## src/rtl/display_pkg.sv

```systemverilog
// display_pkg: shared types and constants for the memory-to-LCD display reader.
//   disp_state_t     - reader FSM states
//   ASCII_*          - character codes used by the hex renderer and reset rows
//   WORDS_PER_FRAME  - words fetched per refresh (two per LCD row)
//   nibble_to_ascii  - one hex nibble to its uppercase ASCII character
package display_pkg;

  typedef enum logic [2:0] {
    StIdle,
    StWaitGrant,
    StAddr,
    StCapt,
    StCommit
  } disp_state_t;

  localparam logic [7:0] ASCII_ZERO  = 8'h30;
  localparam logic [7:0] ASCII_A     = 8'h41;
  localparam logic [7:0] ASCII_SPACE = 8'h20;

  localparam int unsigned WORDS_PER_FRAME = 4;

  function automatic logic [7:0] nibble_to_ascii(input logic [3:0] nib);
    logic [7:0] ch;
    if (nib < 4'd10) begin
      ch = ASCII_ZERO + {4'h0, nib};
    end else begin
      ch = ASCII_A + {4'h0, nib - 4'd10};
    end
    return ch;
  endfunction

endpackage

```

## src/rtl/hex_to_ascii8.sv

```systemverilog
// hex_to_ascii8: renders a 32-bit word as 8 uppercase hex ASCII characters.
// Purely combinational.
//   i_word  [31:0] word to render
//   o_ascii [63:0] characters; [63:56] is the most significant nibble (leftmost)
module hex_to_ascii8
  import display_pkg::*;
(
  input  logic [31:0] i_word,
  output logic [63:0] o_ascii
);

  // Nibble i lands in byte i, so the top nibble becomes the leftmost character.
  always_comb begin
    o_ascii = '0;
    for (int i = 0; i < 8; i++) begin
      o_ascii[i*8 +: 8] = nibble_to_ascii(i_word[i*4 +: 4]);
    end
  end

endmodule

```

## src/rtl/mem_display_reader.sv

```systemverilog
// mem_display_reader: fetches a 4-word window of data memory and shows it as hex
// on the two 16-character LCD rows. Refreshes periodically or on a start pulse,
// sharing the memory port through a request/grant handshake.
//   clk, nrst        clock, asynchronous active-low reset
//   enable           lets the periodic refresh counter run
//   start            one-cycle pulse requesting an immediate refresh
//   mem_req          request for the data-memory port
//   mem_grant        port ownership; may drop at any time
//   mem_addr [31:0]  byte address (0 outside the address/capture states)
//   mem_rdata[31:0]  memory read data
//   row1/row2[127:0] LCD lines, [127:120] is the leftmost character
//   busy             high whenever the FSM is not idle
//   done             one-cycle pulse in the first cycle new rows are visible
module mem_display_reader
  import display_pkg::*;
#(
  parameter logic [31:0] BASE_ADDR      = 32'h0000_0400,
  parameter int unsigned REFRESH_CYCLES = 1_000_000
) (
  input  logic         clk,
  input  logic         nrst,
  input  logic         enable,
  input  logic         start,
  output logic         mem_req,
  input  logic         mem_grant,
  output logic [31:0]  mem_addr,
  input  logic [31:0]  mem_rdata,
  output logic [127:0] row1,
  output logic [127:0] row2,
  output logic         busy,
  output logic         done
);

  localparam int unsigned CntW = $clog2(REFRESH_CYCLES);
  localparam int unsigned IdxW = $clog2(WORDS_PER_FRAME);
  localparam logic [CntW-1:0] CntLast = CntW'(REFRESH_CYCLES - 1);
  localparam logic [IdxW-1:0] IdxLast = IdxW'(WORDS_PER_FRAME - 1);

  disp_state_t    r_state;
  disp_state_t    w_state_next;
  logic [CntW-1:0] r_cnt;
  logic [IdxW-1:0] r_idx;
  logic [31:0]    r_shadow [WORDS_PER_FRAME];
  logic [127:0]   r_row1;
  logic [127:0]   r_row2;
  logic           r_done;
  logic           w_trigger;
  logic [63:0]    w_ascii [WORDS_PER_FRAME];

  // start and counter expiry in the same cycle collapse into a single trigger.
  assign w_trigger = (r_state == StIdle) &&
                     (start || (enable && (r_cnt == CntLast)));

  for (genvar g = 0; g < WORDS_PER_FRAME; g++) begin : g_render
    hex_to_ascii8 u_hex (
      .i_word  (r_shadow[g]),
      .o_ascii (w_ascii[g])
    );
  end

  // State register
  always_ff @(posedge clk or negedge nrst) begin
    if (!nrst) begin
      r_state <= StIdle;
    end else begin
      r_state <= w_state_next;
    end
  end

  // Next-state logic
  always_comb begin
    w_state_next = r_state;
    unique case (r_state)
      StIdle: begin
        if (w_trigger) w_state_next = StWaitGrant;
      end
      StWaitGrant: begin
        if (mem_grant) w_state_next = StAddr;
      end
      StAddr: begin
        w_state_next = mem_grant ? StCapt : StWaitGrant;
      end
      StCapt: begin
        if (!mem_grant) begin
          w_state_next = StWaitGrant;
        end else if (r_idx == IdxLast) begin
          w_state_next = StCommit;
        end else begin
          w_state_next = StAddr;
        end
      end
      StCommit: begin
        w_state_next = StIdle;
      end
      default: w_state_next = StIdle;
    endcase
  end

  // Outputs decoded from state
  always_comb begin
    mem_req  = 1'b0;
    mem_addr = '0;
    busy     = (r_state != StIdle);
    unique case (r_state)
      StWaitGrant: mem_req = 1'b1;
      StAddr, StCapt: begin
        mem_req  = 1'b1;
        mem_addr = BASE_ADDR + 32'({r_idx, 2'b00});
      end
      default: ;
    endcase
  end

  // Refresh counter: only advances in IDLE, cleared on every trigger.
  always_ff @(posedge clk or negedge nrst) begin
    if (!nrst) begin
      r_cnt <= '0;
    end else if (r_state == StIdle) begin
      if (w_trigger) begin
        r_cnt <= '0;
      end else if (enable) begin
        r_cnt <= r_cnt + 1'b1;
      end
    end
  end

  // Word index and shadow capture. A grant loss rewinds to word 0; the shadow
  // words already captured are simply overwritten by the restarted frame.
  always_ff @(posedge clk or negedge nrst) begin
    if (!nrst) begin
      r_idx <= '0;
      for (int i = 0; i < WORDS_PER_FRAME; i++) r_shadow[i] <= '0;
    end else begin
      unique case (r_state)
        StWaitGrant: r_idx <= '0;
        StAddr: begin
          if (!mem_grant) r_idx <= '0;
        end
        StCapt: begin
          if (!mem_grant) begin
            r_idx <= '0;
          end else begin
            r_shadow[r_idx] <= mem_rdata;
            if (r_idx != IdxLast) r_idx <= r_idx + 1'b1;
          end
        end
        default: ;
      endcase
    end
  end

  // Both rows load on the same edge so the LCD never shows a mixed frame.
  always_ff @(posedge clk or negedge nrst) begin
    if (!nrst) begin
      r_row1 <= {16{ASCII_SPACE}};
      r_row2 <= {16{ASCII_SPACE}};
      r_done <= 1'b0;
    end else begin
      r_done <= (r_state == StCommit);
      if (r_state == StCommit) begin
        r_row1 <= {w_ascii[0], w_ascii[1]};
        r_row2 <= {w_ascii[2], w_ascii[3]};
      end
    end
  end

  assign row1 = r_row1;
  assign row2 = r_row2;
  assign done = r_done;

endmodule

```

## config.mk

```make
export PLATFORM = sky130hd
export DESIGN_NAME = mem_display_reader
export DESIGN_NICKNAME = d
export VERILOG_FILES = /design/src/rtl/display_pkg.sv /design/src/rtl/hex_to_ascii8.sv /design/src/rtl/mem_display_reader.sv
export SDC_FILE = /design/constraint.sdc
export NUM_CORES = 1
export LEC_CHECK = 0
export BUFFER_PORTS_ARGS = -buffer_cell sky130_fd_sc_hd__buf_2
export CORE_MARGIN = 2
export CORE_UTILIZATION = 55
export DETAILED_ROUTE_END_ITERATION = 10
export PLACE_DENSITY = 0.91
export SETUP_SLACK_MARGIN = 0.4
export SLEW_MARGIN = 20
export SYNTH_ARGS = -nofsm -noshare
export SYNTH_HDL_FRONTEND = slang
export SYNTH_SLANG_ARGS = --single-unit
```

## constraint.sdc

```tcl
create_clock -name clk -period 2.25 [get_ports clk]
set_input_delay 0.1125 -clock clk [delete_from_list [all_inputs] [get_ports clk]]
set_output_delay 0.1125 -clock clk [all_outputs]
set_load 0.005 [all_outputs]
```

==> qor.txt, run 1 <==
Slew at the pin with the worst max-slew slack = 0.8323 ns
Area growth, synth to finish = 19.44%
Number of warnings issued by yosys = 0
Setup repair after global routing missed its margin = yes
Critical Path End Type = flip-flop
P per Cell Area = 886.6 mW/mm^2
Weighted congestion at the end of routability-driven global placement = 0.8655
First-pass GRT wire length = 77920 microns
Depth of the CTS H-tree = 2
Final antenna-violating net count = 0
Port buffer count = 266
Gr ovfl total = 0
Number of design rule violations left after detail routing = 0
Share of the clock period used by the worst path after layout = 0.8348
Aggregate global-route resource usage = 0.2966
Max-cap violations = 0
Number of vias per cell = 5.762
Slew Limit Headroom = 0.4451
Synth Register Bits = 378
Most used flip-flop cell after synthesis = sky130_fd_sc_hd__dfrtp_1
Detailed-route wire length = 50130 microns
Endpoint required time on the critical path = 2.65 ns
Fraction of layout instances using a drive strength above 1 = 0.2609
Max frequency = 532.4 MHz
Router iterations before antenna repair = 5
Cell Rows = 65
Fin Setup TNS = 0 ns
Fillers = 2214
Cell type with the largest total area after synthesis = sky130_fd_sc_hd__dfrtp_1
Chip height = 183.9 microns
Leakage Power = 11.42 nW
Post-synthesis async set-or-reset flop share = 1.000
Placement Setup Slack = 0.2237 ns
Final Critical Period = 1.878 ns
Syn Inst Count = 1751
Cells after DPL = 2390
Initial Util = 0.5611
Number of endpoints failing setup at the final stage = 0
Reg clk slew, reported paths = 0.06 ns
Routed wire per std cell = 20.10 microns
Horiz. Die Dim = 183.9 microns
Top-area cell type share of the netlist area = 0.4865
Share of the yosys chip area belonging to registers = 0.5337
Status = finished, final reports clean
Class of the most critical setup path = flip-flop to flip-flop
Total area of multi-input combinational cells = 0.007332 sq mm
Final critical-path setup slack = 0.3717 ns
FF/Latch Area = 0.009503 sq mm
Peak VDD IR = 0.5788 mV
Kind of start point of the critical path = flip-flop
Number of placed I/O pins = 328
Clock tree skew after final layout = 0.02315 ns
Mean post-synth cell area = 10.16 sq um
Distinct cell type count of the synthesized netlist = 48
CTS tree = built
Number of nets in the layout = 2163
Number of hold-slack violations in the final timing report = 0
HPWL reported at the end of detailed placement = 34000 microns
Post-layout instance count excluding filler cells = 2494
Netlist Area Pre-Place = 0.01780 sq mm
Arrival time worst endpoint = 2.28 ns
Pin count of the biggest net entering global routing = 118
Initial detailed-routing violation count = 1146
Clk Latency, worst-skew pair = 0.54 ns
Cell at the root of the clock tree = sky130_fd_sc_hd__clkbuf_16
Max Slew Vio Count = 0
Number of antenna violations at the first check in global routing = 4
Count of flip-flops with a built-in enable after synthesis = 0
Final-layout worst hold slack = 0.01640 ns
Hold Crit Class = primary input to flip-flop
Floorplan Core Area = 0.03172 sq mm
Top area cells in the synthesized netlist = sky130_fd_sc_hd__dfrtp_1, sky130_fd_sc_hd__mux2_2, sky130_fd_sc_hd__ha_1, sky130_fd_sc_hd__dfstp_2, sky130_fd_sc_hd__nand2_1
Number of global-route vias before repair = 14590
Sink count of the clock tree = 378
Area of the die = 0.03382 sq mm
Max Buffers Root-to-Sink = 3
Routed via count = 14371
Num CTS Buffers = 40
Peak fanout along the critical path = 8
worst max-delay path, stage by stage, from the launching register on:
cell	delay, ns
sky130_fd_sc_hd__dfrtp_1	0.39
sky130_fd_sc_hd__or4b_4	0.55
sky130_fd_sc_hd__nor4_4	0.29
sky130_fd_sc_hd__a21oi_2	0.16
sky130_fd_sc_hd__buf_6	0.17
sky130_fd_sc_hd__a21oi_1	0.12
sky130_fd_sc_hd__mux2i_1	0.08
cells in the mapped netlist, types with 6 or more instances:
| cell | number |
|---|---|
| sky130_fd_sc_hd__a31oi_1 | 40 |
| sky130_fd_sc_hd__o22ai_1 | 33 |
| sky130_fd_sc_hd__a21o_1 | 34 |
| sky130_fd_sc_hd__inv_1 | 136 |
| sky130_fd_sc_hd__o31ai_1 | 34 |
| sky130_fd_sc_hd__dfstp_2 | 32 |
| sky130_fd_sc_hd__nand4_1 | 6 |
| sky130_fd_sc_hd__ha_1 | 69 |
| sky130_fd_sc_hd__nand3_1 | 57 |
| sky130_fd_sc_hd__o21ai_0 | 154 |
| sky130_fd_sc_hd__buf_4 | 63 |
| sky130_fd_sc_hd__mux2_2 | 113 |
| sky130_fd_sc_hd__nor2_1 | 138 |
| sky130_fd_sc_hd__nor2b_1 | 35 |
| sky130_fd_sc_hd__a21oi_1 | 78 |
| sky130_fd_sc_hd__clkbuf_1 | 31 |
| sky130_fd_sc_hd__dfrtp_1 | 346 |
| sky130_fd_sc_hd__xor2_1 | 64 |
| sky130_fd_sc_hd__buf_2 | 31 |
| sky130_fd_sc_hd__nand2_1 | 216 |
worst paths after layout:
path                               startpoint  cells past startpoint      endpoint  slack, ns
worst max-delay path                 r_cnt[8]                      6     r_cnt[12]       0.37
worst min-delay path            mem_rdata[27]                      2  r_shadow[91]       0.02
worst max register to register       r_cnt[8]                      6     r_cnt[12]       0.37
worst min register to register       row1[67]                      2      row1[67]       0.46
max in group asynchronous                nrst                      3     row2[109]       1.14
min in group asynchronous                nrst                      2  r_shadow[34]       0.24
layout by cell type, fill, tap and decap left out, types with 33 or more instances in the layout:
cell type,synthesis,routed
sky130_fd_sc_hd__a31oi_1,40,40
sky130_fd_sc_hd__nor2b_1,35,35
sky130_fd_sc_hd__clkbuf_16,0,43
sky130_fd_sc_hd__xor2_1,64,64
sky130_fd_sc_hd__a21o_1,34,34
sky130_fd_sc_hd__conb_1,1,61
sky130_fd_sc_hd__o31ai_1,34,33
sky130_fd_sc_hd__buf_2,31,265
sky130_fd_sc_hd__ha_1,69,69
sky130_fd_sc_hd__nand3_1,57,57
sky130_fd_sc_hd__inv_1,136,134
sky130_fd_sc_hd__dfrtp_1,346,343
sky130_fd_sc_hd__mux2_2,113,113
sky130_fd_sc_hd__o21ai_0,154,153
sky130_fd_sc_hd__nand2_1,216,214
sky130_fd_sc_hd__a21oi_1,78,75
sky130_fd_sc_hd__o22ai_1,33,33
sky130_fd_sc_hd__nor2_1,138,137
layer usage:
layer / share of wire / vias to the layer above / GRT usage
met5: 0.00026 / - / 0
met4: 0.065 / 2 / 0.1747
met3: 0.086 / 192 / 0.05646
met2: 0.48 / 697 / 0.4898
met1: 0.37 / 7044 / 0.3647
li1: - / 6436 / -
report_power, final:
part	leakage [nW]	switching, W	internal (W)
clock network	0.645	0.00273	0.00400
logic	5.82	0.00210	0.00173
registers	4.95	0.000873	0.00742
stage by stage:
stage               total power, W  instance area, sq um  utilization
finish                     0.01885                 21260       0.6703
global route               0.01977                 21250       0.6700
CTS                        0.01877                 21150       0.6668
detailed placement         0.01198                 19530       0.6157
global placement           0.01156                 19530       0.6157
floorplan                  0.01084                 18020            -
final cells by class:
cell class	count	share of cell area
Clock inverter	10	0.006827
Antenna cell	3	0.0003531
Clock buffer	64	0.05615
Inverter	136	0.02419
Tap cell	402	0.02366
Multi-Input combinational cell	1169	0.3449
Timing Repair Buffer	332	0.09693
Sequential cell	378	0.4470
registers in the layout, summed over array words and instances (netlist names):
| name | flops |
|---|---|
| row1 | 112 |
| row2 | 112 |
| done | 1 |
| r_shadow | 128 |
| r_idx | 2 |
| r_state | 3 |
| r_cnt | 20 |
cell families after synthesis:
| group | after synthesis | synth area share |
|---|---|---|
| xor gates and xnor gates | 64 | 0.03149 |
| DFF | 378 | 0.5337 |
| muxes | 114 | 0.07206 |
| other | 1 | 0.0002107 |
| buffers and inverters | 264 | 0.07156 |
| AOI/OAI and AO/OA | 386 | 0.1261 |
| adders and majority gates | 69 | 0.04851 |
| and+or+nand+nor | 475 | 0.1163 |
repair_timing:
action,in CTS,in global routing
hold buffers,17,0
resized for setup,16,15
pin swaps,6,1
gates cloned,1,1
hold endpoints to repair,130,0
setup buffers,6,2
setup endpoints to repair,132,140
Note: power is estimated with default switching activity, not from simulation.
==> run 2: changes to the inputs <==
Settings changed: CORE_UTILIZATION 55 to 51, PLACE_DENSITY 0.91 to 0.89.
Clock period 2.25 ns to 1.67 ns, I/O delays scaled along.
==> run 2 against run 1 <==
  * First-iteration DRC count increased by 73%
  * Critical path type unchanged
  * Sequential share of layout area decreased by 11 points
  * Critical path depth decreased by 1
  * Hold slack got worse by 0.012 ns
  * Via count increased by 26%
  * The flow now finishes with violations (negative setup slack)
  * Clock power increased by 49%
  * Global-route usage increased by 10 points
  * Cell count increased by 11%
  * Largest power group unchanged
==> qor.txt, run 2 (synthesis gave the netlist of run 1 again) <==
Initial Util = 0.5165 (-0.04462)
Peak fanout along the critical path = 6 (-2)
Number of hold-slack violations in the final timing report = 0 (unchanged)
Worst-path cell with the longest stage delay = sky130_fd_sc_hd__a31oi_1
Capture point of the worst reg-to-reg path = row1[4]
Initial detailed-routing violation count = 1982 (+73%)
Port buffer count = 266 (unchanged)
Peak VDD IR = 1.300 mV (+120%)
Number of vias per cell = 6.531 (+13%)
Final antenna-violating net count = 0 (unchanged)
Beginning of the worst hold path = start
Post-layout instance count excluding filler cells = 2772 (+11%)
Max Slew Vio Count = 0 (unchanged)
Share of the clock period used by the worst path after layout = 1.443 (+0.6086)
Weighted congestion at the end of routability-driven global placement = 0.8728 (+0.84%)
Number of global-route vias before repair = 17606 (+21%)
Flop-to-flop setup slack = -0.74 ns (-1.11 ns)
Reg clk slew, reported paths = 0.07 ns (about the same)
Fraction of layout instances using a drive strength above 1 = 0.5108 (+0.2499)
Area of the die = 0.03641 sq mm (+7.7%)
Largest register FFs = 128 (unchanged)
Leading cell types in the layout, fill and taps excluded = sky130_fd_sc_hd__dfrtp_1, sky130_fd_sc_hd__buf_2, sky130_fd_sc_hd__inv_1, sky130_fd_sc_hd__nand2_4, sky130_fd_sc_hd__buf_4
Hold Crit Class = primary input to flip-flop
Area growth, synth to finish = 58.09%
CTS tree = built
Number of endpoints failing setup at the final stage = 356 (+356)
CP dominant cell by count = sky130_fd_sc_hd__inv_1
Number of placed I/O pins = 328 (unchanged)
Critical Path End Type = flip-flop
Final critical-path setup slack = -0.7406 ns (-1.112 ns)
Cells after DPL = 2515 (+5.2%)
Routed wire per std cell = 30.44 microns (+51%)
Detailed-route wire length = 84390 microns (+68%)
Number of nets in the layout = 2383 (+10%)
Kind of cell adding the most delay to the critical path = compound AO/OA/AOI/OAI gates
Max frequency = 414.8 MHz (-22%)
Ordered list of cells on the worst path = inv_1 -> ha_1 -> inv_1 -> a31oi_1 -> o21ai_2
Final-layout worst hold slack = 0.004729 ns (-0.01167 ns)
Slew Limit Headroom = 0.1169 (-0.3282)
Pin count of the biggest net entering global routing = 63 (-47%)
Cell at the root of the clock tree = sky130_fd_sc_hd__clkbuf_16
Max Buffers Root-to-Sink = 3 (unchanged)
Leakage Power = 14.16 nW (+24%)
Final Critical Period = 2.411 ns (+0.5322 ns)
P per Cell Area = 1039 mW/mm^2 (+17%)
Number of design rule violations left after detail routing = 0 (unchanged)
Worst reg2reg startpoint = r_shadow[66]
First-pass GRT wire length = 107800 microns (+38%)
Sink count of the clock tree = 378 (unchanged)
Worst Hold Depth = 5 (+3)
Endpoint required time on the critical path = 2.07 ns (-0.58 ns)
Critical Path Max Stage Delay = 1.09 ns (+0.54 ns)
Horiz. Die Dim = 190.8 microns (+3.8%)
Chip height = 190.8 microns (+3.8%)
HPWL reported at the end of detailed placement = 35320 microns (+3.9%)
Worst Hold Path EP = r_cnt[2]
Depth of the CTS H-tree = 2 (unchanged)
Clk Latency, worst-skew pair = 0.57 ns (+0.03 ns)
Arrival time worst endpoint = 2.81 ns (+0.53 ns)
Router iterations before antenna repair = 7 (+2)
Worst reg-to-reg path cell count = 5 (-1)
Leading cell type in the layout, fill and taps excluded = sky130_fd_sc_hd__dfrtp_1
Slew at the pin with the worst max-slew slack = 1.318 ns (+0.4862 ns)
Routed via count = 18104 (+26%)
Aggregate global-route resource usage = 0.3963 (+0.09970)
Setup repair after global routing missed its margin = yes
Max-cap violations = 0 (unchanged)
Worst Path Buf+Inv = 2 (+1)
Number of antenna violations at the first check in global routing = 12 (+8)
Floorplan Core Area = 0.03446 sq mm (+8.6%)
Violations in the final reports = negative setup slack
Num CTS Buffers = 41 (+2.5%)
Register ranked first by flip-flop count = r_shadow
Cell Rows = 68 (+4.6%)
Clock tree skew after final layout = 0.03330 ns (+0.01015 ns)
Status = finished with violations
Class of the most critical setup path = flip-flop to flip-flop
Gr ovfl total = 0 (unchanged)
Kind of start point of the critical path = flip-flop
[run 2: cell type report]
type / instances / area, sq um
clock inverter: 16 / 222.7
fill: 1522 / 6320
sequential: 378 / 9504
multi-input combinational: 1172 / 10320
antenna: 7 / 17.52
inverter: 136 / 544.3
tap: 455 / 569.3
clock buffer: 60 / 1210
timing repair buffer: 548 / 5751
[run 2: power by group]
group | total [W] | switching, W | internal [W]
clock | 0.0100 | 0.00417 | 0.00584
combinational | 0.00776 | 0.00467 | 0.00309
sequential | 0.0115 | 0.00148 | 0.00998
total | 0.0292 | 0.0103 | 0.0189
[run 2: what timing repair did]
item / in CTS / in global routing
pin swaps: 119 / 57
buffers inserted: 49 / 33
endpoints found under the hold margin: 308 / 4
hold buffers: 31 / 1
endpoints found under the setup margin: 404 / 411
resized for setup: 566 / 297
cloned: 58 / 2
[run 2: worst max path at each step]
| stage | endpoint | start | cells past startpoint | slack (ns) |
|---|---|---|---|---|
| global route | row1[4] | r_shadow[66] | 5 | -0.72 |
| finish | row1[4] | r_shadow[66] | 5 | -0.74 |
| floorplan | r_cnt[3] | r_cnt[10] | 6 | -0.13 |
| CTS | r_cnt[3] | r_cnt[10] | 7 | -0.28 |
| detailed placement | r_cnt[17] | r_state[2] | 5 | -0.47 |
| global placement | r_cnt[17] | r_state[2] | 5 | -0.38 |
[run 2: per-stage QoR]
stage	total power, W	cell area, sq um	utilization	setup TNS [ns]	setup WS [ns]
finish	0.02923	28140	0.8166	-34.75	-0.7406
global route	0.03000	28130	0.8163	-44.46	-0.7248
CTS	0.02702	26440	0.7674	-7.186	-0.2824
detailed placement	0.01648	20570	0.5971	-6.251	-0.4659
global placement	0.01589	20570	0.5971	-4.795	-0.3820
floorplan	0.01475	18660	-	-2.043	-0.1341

▶ _PROMPT_: When a line in the material above holds the word "along", count it; report only the total.

▶ _EXERCISE SOLUTION_: 3